# Required work
Report each line from the records where the string "registers" turns up.

# Working data
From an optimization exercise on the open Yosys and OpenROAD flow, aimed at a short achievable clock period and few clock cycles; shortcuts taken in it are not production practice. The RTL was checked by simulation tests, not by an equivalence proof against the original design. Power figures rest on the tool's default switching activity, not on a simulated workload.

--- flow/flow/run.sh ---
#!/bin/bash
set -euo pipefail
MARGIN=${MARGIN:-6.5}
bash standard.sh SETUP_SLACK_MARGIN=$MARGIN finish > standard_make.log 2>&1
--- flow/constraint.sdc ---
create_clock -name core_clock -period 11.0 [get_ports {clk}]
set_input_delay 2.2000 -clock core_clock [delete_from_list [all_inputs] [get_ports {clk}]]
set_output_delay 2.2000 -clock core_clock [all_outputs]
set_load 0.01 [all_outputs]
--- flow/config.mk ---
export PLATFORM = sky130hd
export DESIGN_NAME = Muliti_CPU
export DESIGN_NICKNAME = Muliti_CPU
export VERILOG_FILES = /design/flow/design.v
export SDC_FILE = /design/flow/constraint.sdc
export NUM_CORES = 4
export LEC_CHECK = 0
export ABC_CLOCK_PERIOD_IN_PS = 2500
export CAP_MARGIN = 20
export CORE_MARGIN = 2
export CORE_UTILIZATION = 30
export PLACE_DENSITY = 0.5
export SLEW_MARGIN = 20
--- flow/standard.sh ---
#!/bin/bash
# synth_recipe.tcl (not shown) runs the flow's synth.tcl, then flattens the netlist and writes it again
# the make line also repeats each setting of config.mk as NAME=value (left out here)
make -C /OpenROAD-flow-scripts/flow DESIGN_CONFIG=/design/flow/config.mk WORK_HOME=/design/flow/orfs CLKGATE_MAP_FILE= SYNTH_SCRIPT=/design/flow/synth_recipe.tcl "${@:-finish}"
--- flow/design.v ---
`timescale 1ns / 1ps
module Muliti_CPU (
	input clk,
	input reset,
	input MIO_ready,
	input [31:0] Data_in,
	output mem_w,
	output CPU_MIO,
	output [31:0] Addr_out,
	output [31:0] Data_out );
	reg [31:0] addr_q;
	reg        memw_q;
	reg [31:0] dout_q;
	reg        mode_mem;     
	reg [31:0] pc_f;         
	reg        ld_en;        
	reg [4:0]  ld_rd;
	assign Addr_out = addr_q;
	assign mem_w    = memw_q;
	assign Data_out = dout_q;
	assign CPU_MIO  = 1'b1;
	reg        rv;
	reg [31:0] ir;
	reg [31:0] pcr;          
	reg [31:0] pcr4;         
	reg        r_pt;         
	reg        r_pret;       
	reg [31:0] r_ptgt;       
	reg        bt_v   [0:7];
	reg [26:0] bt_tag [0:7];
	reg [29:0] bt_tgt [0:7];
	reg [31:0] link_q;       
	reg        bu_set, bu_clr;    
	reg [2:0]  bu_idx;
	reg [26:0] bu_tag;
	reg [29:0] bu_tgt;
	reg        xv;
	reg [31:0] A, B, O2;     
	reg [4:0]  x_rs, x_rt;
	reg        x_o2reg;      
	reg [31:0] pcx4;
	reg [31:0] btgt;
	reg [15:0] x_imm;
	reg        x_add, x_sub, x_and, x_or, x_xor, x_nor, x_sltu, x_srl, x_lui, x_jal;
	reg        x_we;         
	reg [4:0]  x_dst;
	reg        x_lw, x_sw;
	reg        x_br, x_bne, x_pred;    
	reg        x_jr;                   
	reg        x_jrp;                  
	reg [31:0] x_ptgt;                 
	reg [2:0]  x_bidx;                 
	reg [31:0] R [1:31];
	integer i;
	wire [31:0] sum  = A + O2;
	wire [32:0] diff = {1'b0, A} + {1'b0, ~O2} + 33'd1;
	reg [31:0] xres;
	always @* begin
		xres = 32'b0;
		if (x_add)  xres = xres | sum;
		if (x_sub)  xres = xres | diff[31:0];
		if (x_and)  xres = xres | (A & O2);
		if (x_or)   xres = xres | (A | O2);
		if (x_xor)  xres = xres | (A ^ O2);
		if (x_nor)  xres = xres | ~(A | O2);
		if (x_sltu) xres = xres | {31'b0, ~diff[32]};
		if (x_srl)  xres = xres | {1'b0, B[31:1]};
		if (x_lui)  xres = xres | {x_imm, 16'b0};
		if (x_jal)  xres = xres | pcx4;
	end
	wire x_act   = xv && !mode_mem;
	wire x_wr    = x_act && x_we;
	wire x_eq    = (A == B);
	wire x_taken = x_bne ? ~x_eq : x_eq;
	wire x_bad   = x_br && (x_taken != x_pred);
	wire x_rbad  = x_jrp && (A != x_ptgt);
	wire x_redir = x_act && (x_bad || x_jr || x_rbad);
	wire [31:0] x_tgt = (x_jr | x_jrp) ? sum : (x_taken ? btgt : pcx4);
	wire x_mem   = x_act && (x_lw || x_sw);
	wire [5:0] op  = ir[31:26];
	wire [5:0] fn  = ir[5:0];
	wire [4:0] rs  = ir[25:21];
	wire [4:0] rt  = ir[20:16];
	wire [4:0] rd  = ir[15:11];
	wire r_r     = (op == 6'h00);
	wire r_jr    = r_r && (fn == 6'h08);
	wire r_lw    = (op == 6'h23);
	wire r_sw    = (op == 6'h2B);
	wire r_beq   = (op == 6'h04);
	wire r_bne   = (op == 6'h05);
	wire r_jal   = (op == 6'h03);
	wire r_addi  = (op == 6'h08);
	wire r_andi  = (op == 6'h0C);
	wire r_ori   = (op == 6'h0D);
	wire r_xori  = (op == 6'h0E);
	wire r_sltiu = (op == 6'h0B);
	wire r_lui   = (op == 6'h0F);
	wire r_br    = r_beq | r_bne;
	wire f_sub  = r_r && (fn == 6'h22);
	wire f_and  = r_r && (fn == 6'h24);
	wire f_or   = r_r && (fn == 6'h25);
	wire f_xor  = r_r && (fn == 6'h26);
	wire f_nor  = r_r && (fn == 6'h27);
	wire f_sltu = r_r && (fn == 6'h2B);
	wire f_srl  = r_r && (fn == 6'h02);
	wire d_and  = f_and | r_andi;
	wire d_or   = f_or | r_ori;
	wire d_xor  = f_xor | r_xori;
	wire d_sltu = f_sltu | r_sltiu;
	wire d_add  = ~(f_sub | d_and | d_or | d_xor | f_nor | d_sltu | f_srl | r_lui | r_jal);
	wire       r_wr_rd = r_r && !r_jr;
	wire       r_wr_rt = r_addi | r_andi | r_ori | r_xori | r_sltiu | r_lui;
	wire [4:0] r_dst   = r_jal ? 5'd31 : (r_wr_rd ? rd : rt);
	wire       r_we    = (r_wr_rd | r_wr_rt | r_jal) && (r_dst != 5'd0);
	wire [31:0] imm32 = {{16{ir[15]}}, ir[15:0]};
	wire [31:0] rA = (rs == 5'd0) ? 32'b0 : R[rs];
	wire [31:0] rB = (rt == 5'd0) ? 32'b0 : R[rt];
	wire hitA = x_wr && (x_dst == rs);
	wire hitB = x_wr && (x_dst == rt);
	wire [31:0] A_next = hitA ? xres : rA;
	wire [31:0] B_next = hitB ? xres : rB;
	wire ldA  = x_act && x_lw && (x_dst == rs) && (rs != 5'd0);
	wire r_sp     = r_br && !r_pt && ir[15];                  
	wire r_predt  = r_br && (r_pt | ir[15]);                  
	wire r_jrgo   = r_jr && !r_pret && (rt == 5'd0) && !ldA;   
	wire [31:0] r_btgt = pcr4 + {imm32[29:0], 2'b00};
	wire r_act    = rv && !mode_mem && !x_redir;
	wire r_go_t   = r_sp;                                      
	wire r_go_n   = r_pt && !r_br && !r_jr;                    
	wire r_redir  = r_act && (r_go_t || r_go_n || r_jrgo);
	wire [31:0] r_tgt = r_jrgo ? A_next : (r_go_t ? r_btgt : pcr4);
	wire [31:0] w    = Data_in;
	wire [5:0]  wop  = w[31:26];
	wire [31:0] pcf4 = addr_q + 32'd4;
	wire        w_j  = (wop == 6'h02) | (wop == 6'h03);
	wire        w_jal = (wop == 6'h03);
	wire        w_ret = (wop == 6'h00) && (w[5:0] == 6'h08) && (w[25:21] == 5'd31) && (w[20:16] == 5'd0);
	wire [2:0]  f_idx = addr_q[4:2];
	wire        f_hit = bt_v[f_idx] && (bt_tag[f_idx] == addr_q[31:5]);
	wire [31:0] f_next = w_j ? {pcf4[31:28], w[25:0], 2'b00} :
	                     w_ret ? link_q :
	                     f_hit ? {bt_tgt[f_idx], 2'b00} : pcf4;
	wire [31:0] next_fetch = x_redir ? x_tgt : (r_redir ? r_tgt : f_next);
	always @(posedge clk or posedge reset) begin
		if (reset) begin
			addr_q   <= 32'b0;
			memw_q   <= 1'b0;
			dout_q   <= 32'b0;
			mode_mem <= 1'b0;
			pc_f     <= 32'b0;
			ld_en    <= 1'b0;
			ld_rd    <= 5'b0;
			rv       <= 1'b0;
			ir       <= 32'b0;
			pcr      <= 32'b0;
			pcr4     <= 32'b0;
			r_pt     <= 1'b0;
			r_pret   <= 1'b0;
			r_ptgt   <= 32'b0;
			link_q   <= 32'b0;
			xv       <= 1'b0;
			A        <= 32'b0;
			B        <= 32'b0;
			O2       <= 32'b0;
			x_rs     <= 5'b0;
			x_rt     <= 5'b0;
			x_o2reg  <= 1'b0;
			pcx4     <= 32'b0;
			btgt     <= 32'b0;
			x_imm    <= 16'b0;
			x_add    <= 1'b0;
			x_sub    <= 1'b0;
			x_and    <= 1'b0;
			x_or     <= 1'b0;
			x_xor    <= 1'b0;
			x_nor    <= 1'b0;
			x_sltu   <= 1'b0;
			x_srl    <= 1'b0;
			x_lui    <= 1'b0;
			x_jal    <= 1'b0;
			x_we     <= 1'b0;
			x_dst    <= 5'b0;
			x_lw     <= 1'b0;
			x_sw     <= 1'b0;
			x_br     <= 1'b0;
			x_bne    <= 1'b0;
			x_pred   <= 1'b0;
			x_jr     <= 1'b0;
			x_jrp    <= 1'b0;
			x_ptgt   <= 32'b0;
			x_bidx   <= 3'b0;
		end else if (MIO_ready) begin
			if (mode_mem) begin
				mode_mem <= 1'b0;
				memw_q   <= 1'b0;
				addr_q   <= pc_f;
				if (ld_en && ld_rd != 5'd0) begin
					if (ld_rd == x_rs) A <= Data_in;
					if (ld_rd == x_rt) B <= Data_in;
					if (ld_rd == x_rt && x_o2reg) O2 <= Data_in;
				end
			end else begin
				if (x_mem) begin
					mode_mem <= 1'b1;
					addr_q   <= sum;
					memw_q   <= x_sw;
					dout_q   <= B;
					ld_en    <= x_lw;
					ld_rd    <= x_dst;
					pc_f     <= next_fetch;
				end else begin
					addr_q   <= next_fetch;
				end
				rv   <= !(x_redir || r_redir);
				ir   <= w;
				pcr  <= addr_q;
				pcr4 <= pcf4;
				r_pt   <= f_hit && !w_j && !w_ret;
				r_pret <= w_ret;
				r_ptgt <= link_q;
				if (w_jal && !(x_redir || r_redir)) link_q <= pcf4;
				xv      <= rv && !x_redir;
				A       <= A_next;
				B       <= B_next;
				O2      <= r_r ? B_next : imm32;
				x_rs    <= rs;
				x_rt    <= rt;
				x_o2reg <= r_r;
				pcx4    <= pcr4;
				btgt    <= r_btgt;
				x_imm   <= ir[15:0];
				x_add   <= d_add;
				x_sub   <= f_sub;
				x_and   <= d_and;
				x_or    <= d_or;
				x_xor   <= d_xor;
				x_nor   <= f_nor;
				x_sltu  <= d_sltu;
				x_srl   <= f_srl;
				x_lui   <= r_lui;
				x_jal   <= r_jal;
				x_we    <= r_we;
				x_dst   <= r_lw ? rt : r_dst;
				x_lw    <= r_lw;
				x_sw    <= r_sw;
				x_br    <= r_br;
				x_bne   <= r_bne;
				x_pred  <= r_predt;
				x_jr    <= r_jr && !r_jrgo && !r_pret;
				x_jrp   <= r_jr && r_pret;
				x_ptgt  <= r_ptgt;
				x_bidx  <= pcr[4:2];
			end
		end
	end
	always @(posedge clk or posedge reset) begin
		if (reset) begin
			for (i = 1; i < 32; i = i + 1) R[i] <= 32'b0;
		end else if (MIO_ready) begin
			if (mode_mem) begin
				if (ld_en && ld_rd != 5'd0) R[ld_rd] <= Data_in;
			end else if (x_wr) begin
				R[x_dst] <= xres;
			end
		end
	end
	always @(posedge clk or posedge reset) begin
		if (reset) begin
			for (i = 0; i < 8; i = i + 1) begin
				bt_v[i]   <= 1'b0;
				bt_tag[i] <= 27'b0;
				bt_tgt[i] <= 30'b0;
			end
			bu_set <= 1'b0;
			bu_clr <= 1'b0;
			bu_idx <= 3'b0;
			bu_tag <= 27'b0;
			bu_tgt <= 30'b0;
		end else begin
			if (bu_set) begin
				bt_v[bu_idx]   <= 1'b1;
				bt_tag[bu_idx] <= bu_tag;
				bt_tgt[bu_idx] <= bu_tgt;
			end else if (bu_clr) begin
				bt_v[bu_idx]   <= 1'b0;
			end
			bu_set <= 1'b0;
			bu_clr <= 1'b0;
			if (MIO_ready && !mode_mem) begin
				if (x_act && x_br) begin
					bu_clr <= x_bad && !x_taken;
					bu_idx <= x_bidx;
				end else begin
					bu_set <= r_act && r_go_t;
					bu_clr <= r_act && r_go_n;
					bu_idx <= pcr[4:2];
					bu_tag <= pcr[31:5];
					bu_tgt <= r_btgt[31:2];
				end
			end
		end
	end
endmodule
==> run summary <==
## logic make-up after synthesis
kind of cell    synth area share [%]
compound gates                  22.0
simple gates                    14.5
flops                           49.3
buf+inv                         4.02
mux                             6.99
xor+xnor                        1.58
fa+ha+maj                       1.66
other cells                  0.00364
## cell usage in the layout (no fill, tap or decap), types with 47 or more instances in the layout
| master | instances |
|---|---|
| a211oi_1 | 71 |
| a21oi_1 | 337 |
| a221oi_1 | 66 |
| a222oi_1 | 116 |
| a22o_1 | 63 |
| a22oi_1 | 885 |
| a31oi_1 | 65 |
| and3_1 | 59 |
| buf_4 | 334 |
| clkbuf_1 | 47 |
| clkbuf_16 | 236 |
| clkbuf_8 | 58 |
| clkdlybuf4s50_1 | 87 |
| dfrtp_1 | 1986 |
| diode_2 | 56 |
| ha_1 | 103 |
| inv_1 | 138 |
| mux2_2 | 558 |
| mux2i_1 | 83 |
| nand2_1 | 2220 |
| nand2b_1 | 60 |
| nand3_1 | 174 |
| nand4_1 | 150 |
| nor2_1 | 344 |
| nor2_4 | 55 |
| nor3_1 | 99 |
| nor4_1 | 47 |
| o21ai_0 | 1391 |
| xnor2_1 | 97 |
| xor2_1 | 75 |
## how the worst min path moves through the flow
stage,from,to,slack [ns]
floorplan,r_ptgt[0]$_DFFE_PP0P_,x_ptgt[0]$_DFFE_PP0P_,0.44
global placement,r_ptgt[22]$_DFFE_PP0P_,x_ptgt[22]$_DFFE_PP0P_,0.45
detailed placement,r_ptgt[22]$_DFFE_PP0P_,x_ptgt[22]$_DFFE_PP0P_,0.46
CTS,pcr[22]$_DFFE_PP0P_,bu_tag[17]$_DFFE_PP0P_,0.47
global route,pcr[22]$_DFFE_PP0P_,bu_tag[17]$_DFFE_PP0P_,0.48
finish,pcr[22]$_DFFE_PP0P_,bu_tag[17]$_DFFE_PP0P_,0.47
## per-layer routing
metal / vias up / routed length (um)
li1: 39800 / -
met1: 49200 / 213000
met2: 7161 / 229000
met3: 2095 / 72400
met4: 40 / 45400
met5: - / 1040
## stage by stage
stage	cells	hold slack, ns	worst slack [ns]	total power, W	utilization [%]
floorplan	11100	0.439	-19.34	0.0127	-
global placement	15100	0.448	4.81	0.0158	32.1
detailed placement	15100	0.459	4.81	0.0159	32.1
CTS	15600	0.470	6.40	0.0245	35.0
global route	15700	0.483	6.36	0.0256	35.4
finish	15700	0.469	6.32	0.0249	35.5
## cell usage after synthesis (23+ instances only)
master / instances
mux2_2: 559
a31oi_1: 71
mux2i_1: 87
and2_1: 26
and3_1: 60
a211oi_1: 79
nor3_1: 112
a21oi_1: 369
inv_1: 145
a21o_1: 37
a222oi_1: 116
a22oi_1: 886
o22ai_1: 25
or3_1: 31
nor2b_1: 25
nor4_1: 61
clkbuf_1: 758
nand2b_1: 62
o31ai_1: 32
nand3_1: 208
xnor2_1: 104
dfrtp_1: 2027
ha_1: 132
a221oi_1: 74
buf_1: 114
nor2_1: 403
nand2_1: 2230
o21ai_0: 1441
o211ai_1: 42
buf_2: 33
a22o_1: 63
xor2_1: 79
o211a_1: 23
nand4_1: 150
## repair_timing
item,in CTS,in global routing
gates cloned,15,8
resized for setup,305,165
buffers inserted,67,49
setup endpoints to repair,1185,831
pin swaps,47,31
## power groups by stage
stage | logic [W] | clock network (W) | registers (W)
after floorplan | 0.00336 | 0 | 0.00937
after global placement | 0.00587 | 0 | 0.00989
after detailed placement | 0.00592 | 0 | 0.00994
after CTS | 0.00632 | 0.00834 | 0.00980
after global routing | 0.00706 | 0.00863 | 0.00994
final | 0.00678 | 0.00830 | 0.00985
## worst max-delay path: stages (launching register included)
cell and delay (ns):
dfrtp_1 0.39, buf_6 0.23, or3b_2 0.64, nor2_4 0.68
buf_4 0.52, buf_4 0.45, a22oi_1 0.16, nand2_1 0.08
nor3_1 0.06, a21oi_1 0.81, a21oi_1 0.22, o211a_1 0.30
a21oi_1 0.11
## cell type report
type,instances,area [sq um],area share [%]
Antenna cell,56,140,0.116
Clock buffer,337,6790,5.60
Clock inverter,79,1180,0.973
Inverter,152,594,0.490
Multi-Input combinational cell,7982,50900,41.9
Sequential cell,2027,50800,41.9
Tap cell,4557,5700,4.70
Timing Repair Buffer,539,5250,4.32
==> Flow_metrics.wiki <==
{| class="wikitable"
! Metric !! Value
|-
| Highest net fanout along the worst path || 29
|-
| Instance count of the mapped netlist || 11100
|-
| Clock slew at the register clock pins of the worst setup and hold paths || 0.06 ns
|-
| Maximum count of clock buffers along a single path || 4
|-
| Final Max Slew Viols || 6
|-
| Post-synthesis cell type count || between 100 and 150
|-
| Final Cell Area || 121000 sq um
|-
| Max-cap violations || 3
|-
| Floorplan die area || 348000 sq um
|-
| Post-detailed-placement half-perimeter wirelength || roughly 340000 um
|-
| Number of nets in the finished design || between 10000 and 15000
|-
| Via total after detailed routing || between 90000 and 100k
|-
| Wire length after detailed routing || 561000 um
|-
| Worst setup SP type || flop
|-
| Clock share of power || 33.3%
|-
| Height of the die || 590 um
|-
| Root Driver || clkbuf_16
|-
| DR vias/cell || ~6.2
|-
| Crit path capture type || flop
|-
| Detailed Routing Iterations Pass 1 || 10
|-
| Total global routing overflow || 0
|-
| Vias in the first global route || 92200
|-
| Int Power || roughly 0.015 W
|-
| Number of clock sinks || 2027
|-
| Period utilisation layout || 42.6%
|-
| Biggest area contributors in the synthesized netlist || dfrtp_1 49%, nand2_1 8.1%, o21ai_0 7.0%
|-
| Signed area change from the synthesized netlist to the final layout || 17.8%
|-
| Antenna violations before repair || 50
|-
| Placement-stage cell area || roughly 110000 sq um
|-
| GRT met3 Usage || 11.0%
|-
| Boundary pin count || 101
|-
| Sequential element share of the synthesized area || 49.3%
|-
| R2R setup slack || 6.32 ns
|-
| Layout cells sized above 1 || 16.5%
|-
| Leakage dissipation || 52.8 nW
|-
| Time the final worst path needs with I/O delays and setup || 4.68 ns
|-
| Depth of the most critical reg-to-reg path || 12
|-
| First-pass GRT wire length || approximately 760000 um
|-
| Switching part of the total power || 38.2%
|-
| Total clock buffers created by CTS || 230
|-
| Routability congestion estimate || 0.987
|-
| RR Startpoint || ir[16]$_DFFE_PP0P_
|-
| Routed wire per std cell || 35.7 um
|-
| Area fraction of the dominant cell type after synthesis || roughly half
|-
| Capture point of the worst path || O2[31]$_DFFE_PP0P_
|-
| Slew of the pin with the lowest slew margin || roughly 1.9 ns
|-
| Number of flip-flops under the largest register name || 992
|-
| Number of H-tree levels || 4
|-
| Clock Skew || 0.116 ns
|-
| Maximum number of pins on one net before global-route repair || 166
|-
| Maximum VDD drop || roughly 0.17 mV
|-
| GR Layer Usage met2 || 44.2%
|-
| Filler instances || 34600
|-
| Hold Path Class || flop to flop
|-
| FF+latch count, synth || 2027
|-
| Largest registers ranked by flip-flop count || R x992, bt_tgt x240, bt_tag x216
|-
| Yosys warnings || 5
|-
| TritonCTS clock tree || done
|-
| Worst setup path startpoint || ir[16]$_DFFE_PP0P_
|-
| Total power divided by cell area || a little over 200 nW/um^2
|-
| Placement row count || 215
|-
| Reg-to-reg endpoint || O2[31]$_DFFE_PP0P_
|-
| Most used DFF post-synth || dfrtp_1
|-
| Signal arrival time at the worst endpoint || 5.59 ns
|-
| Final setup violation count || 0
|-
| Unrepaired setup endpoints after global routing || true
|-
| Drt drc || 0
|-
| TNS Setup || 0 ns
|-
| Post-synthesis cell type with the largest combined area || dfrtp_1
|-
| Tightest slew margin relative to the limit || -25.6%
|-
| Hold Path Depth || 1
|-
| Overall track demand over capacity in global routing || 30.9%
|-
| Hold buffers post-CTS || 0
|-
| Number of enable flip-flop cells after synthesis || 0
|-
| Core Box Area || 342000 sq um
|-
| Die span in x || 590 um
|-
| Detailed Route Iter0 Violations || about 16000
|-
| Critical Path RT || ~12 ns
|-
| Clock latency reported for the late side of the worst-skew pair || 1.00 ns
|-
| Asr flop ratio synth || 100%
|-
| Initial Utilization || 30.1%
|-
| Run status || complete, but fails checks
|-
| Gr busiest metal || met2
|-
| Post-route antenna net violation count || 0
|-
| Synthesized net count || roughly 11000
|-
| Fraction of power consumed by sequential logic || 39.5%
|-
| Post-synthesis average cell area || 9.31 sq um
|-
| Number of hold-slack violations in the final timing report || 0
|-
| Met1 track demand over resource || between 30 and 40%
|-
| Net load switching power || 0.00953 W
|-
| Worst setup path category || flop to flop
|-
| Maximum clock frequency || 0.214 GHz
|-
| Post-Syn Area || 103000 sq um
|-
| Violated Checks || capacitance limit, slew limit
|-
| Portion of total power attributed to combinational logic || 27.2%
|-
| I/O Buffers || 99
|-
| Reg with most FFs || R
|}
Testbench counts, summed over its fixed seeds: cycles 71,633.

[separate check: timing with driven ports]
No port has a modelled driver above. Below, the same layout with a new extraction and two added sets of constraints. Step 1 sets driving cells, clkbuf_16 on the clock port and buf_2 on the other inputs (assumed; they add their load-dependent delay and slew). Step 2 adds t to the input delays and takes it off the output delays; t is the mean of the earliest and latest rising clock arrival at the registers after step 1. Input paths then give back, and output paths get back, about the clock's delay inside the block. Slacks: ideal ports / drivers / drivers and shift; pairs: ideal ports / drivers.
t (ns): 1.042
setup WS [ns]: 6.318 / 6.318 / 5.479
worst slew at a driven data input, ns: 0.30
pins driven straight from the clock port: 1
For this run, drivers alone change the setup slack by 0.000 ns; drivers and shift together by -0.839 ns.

# Problem solution
stage | logic [W] | clock network (W) | registers (W)
| Largest registers ranked by flip-flop count || R x992, bt_tgt x240, bt_tag x216
No port has a modelled driver above. Below, the same layout with a new extraction and two added sets of constraints. Step 1 sets driving cells, clkbuf_16 on the clock port and buf_2 on the other inputs (assumed; they add their load-dependent delay and slew). Step 2 adds t to the input delays and takes it off the output delays; t is the mean of the earliest and latest rising clock arrival at the registers after step 1. Input paths then give back, and output paths get back, about the clock's delay inside the block. Slacks: ideal ports / drivers / drivers and shift; pairs: ideal ports / drivers.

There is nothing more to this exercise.